The premise is the same: Eleanor, Theodora, Luke and a doctor all venture to a house for an experiment that turns spooky. The doctor (now named Marrow) lures them there under the guise of an insomnia study, while really being interested their responses to fear. He knows that the house is haunted and wants to see how they’ll react to that fact. The question of whether the horror is real or just imagined is never a mystery. Instead, the question becomes what is haunting it.
That question is quickly answered as well, and in the most unsatisfying way. This remake takes what is amazing about the original book and movie - watching from Eleanor’s point of view as she’s slowly driven to her mental limits - and rips that away. Instead of building genuine terror out of tense situations and the threat of the unknown, ghosts are shown using rough-looking CGI resulting in a rather uninteresting final sequence that is anything but scary.
As many liberties as the 1999 adaptation takes, the Netflix version, a new ten part miniseries carrying the book’s full name, takes even more. That doesn’t mean it’s not a good adaptation, though. Series creator Mike Flanagan changed most things about the story, the plot, the characters, the setting, but managed to still capture the heart of the story: the way that trauma, grief and mental illness can consume your life, especially when that trauma involves a house that wants you dead.
With this adaptation, there’s no experiment being performed, no group of people moving into the house, even the characters are different. The majority of the story takes place outside of the house in fact. Luke, Eleanor, Theodora, Steven and Shirley Crane are five siblings separately trying to keep it together. As children, their parents had bought Hill House and moved the family in for a summer as they prepared the house to be resold. But during that summer, the house had taken its hold on their mother, eventually driving her to suicide.
While the series doesn’t contain most of the plot details of the original movie or book, it has several references throughout. There are scares borrowed from the original, lines of dialogue that are only slightly changed from other versions, and even the characters are named after those in the original (as well as the book’s author Shirley Jackson). More importantly than these allusions, the core theme remains the same and is only expanded on in the extended format. Flanagan’s series has a firm foundation in the ways that trauma and guilt can consume someone’s consciousness and become the driving force in their lives. Much like how in the 1963 version Eleanor is driven by her desire to escape from the life her mother’s illness had trapped her in, the Netflix series focuses on characters trying to find coping mechanisms to deal with their own mother’s death.

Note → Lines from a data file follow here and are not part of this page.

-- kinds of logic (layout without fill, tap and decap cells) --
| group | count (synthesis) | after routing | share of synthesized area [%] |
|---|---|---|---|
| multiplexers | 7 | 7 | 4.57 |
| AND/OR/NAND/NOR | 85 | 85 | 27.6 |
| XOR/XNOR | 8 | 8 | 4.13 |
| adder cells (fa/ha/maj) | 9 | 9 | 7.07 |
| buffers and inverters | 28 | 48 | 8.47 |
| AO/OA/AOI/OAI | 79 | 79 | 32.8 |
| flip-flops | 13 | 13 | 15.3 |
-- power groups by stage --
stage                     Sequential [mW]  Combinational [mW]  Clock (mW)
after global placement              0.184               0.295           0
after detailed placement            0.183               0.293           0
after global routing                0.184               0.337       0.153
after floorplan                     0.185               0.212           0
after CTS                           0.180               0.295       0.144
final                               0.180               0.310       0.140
<file path="src/rtl/systemizer_pkg.sv">
// Shared types and geometry helpers for the systemizer feeder.
package systemizer_pkg;

  typedef enum logic [1:0] {
    S_LOAD,
    S_LOADED,
    S_RUN,
    S_DRAIN
  } state_e;

  typedef enum logic [1:0] {
    STAT_NONE    = 2'b00,
    STAT_SUCCESS = 2'b01,
    STAT_FAIL    = 2'b10,
    STAT_TIMEOUT = 2'b11
  } status_e;

  function automatic int calc_wpr(input int k, input int block);
    return (k + block - 1) / block;
  endfunction

  function automatic int calc_depth(input int l, input int k, input int block);
    return l * calc_wpr(k, block);
  endfunction

  function automatic int calc_aw(input int l, input int k, input int block);
    int d;
    d = calc_depth(l, k, block);
    return (d > 1) ? $clog2(d) : 1;
  endfunction

endpackage

</file>
<file path="src/rtl/systemizer_feeder_if.sv">
// Bundle of load stream, systemizer ports, drain stream and status for the feeder.
interface systemizer_feeder_if #(
  parameter int BLOCK = 4,
  parameter int AW    = 5
);
  logic             in_valid;
  logic             in_ready;
  logic [BLOCK-1:0] in_data;
  logic             go;
  logic             sys_start;
  logic             sys_done;
  logic             sys_fail;
  logic             sys_success;
  logic             sys_rd_en;
  logic [AW-1:0]    sys_rd_addr;
  logic [BLOCK-1:0] sys_rd_data;
  logic             sys_wr_en;
  logic [AW-1:0]    sys_wr_addr;
  logic [BLOCK-1:0] sys_wr_data;
  logic             out_valid;
  logic             out_ready;
  logic [BLOCK-1:0] out_data;
  logic             busy;
  logic [1:0]       status;

  modport master (
    output in_valid, in_data, go, sys_done, sys_fail, sys_success,
           sys_rd_en, sys_rd_addr, sys_wr_en, sys_wr_addr, sys_wr_data, out_ready,
    input  in_ready, sys_start, sys_rd_data, out_valid, out_data, busy, status
  );

  modport slave (
    input  in_valid, in_data, go, sys_done, sys_fail, sys_success,
           sys_rd_en, sys_rd_addr, sys_wr_en, sys_wr_addr, sys_wr_data, out_ready,
    output in_ready, sys_start, sys_rd_data, out_valid, out_data, busy, status
  );
endinterface

</file>
<file path="src/rtl/systemizer_feeder_matrix_store.sv">
// DEPTH x BLOCK flop array: one write port, one registered read port,
// one combinational read port used for drain prefetch.
module matrix_store
  import systemizer_pkg::*;
#(
  parameter int DEPTH = 24,
  parameter int BLOCK = 4,
  parameter int AW    = 5
) (
  input  logic             clk,
  input  logic             rst,
  input  logic             wr_en,
  input  logic [AW-1:0]    wr_addr,
  input  logic [BLOCK-1:0] wr_data,
  input  logic             rd_en,
  input  logic [AW-1:0]    rd_addr,
  output logic [BLOCK-1:0] rd_data,
  input  logic [AW-1:0]    pf_addr,
  output logic [BLOCK-1:0] pf_data
);

  localparam logic [AW:0] DEPTH_W = (AW+1)'(DEPTH);

  logic [BLOCK-1:0] mem_q [DEPTH];
  logic [BLOCK-1:0] mem_d [DEPTH];
  logic [BLOCK-1:0] rd_data_q;
  logic [BLOCK-1:0] rd_data_d;

  logic wr_in_range;
  logic rd_in_range;
  logic pf_in_range;

  assign wr_in_range = {1'b0, wr_addr} < DEPTH_W;
  assign rd_in_range = {1'b0, rd_addr} < DEPTH_W;
  assign pf_in_range = {1'b0, pf_addr} < DEPTH_W;

  // Read samples mem_q, so a same-address write in the same cycle returns old data.
  always_comb begin
    mem_d     = mem_q;
    rd_data_d = rd_data_q;
    if (wr_en && wr_in_range) mem_d[wr_addr] = wr_data;
    if (rd_en) rd_data_d = rd_in_range ? mem_q[rd_addr] : '0;
  end

  always_ff @(posedge clk) begin
    mem_q <= mem_d;
  end

  always_ff @(posedge clk) begin
    if (rst) rd_data_q <= '0;
    else     rd_data_q <= rd_data_d;
  end

  assign rd_data = rd_data_q;
  assign pf_data = pf_in_range ? mem_q[pf_addr] : '0;

endmodule

</file>
<file path="src/rtl/systemizer_feeder.sv">
// Loads the matrix store, launches the systemizer, serves its memory ports
// during the run and drains the systematic matrix on success.
module systemizer_feeder
  import systemizer_pkg::*;
#(
  parameter int L       = 8,
  parameter int K       = 10,
  parameter int BLOCK   = 4,
  parameter int TIMEOUT = 4096
) (
  input logic           clk,
  input logic           rst,
  systemizer_feeder_if.slave bus
);

  localparam int WPR   = calc_wpr(K, BLOCK);
  localparam int DEPTH = calc_depth(L, K, BLOCK);
  localparam int AW    = calc_aw(L, K, BLOCK);
  localparam int TW    = $clog2(TIMEOUT) + 1;
  localparam int REM   = K % BLOCK;

  localparam logic [BLOCK-1:0] PAD_MASK     = (REM == 0) ? '1 : BLOCK'((1 << REM) - 1);
  localparam logic [AW-1:0]    LAST_ADDR    = AW'(DEPTH - 1);
  localparam logic [AW:0]      DEPTH_P      = (AW+1)'(DEPTH);
  localparam logic [TW-1:0]    TIMEOUT_LAST = TW'(TIMEOUT - 1);

  state_e           state_q, state_d;
  status_e          status_q, status_d;
  logic [AW-1:0]    wptr_q, wptr_d;
  logic [AW:0]      rptr_q, rptr_d;
  logic [TW-1:0]    tcnt_q, tcnt_d;
  logic             sys_start_q, sys_start_d;
  logic             out_valid_q, out_valid_d;
  logic [BLOCK-1:0] out_data_q, out_data_d;

  logic             mem_we;
  logic [AW-1:0]    mem_waddr;
  logic [BLOCK-1:0] mem_wdata;
  logic             mem_re;
  logic [BLOCK-1:0] pf_data;
  logic             last_col;
  logic             unused_fail;

  // Any done without success is a failure, so the fail flag carries no extra information.
  assign unused_fail = bus.sys_fail;
  assign last_col    = (int'(wptr_q) % WPR) == (WPR - 1);

  always_comb begin
    state_d     = state_q;
    status_d    = status_q;
    wptr_d      = wptr_q;
    rptr_d      = rptr_q;
    tcnt_d      = tcnt_q;
    sys_start_d = 1'b0;
    out_valid_d = out_valid_q;
    out_data_d  = out_data_q;
    mem_we      = 1'b0;
    mem_waddr   = wptr_q;
    mem_wdata   = bus.in_data;
    mem_re      = 1'b0;

    unique case (state_q)
      S_LOAD: begin
        if (bus.in_valid) begin
          mem_we    = 1'b1;
          mem_wdata = last_col ? (bus.in_data & PAD_MASK) : bus.in_data;
          if (wptr_q == LAST_ADDR) begin
            wptr_d  = '0;
            state_d = S_LOADED;
          end else begin
            wptr_d = wptr_q + 1'b1;
          end
        end
      end
      S_LOADED: begin
        if (bus.go) begin
          status_d    = STAT_NONE;
          sys_start_d = 1'b1;
          tcnt_d      = '0;
          rptr_d      = '0;
          state_d     = S_RUN;
        end
      end
      S_RUN: begin
        mem_we    = bus.sys_wr_en;
        mem_waddr = bus.sys_wr_addr;
        mem_wdata = bus.sys_wr_data;
        mem_re    = bus.sys_rd_en;
        tcnt_d    = tcnt_q + 1'b1;
        if (bus.sys_done) begin
          if (bus.sys_success) begin
            status_d = STAT_SUCCESS;
            state_d  = S_DRAIN;
          end else begin
            status_d = STAT_FAIL;
            state_d  = S_LOAD;
          end
        end else if (tcnt_q == TIMEOUT_LAST) begin
          status_d = STAT_TIMEOUT;
          state_d  = S_LOAD;
        end
      end
      S_DRAIN: begin
        // rptr is one wider than an address so it can mark "all words fetched".
        if (!out_valid_q || bus.out_ready) begin
          if (rptr_q == DEPTH_P) begin
            out_valid_d = 1'b0;
            rptr_d      = '0;
            wptr_d      = '0;
            state_d     = S_LOAD;
          end else begin
            out_valid_d = 1'b1;
            out_data_d  = pf_data;
            rptr_d      = rptr_q + 1'b1;
          end
        end
      end
      default: state_d = S_LOAD;
    endcase
  end

  always_ff @(posedge clk) begin
    if (rst) begin
      state_q     <= S_LOAD;
      status_q    <= STAT_NONE;
      wptr_q      <= '0;
      rptr_q      <= '0;
      tcnt_q      <= '0;
      sys_start_q <= 1'b0;
      out_valid_q <= 1'b0;
      out_data_q  <= '0;
    end else begin
      state_q     <= state_d;
      status_q    <= status_d;
      wptr_q      <= wptr_d;
      rptr_q      <= rptr_d;
      tcnt_q      <= tcnt_d;
      sys_start_q <= sys_start_d;
      out_valid_q <= out_valid_d;
      out_data_q  <= out_data_d;
    end
  end

  matrix_store #(
    .DEPTH (DEPTH),
    .BLOCK (BLOCK),
    .AW    (AW)
  ) u_store (
    .clk     (clk),
    .rst     (rst),
    .wr_en   (mem_we),
    .wr_addr (mem_waddr),
    .wr_data (mem_wdata),
    .rd_en   (mem_re),
    .rd_addr (bus.sys_rd_addr),
    .rd_data (bus.sys_rd_data),
    .pf_addr (rptr_q[AW-1:0]),
    .pf_data (pf_data)
  );

  assign bus.in_ready  = (state_q == S_LOAD);
  assign bus.sys_start = sys_start_q;
  assign bus.out_valid = out_valid_q;
  assign bus.out_data  = out_data_q;
  assign bus.busy      = (state_q == S_RUN) || (state_q == S_DRAIN);
  assign bus.status    = status_q;

endmodule

</file>
<file path="src/flat_wrapper.sv">
// flat-port wrapper written by rule: the top's interface ports become plain ports
module systemizer_feeder_flat import systemizer_pkg::*;
#(
  parameter int L       = 8,
  parameter int K       = 10,
  parameter int BLOCK   = 4,
  parameter int TIMEOUT = 4096
)
  (clk, rst, bus_in_valid, bus_in_data, bus_go, bus_sys_done, bus_sys_fail, bus_sys_success, bus_sys_rd_en, bus_sys_rd_addr, bus_sys_wr_en, bus_sys_wr_addr, bus_sys_wr_data, bus_out_ready, bus_in_ready, bus_sys_start, bus_sys_rd_data, bus_out_valid, bus_out_data, bus_busy, bus_status);
  systemizer_feeder_if #(.BLOCK(BLOCK), .AW(($clog2((L * ((K + BLOCK - 1) / BLOCK)))))) bus_i ();
  input logic clk;
  input logic rst;
  input wire logic [$bits(bus_i.in_valid)-1:0] bus_in_valid;
  input wire logic [$bits(bus_i.in_data)-1:0] bus_in_data;
  input wire logic [$bits(bus_i.go)-1:0] bus_go;
  input wire logic [$bits(bus_i.sys_done)-1:0] bus_sys_done;
  input wire logic [$bits(bus_i.sys_fail)-1:0] bus_sys_fail;
  input wire logic [$bits(bus_i.sys_success)-1:0] bus_sys_success;
  input wire logic [$bits(bus_i.sys_rd_en)-1:0] bus_sys_rd_en;
  input wire logic [$bits(bus_i.sys_rd_addr)-1:0] bus_sys_rd_addr;
  input wire logic [$bits(bus_i.sys_wr_en)-1:0] bus_sys_wr_en;
  input wire logic [$bits(bus_i.sys_wr_addr)-1:0] bus_sys_wr_addr;
  input wire logic [$bits(bus_i.sys_wr_data)-1:0] bus_sys_wr_data;
  input wire logic [$bits(bus_i.out_ready)-1:0] bus_out_ready;
  output wire logic [$bits(bus_i.in_ready)-1:0] bus_in_ready;
  output wire logic [$bits(bus_i.sys_start)-1:0] bus_sys_start;
  output wire logic [$bits(bus_i.sys_rd_data)-1:0] bus_sys_rd_data;
  output wire logic [$bits(bus_i.out_valid)-1:0] bus_out_valid;
  output wire logic [$bits(bus_i.out_data)-1:0] bus_out_data;
  output wire logic [$bits(bus_i.busy)-1:0] bus_busy;
  output wire logic [$bits(bus_i.status)-1:0] bus_status;
  assign bus_i.in_valid = bus_in_valid;
  assign bus_i.in_data = bus_in_data;
  assign bus_i.go = bus_go;
  assign bus_i.sys_done = bus_sys_done;
  assign bus_i.sys_fail = bus_sys_fail;
  assign bus_i.sys_success = bus_sys_success;
  assign bus_i.sys_rd_en = bus_sys_rd_en;
  assign bus_i.sys_rd_addr = bus_sys_rd_addr;
  assign bus_i.sys_wr_en = bus_sys_wr_en;
  assign bus_i.sys_wr_addr = bus_sys_wr_addr;
  assign bus_i.sys_wr_data = bus_sys_wr_data;
  assign bus_i.out_ready = bus_out_ready;
  assign bus_in_ready = bus_i.in_ready;
  assign bus_sys_start = bus_i.sys_start;
  assign bus_sys_rd_data = bus_i.sys_rd_data;
  assign bus_out_valid = bus_i.out_valid;
  assign bus_out_data = bus_i.out_data;
  assign bus_busy = bus_i.busy;
  assign bus_status = bus_i.status;
  systemizer_feeder #(.L(L), .K(K), .BLOCK(BLOCK), .TIMEOUT(TIMEOUT)) u_core (.clk(clk), .rst(rst), .bus(bus_i));
endmodule
</file>
`config.mk`:
```
export PLATFORM = sky130hd
export DESIGN_NAME = pc_multi_hart
export DESIGN_NICKNAME = d
export VERILOG_FILES = /design/src/rtl/pc_multi_hart_pkg.sv /design/src/rtl/pc_multi_hart_rr_arbiter.sv /design/src/rtl/pc_multi_hart.sv
export SDC_FILE = /design/constraint.sdc
export NUM_CORES = 1
export LEC_CHECK = 0
export CORE_MARGIN = 1.5
export CORE_UTILIZATION = 53
export CTS_CLUSTER_DIAMETER = 50
export DETAILED_ROUTE_END_ITERATION = 8
export GPL_TIMING_DRIVEN = 0
export PLACE_DENSITY = 0.74
export SYNTH_ARGS = -nofsm -noshare
export SYNTH_HDL_FRONTEND = slang
export SYNTH_SLANG_ARGS = --single-unit
```
`constraint.sdc`:
```
create_clock -name clk -period 4.45 [get_ports clk]
set_clock_uncertainty 0.15 [all_clocks]
set_input_delay 0.6675 -clock clk [delete_from_list [all_inputs] [get_ports clk]]
set_output_delay 0.6675 -clock clk [all_outputs]
set_load 0.005 [all_outputs]
```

At the end of the day, it didn’t bother me that the plot of the Netflix adaptation was completely changed. I found plenty of joy in the pieces I recognized, and it somehow felt familiar throughout. The term adaptation might not be apt, but it definitely felt more related to the original book than the 1999 edition. Both vary from the form of the original but, at the end of the day, it matters more to keep true to the heart of the story than to mimic it.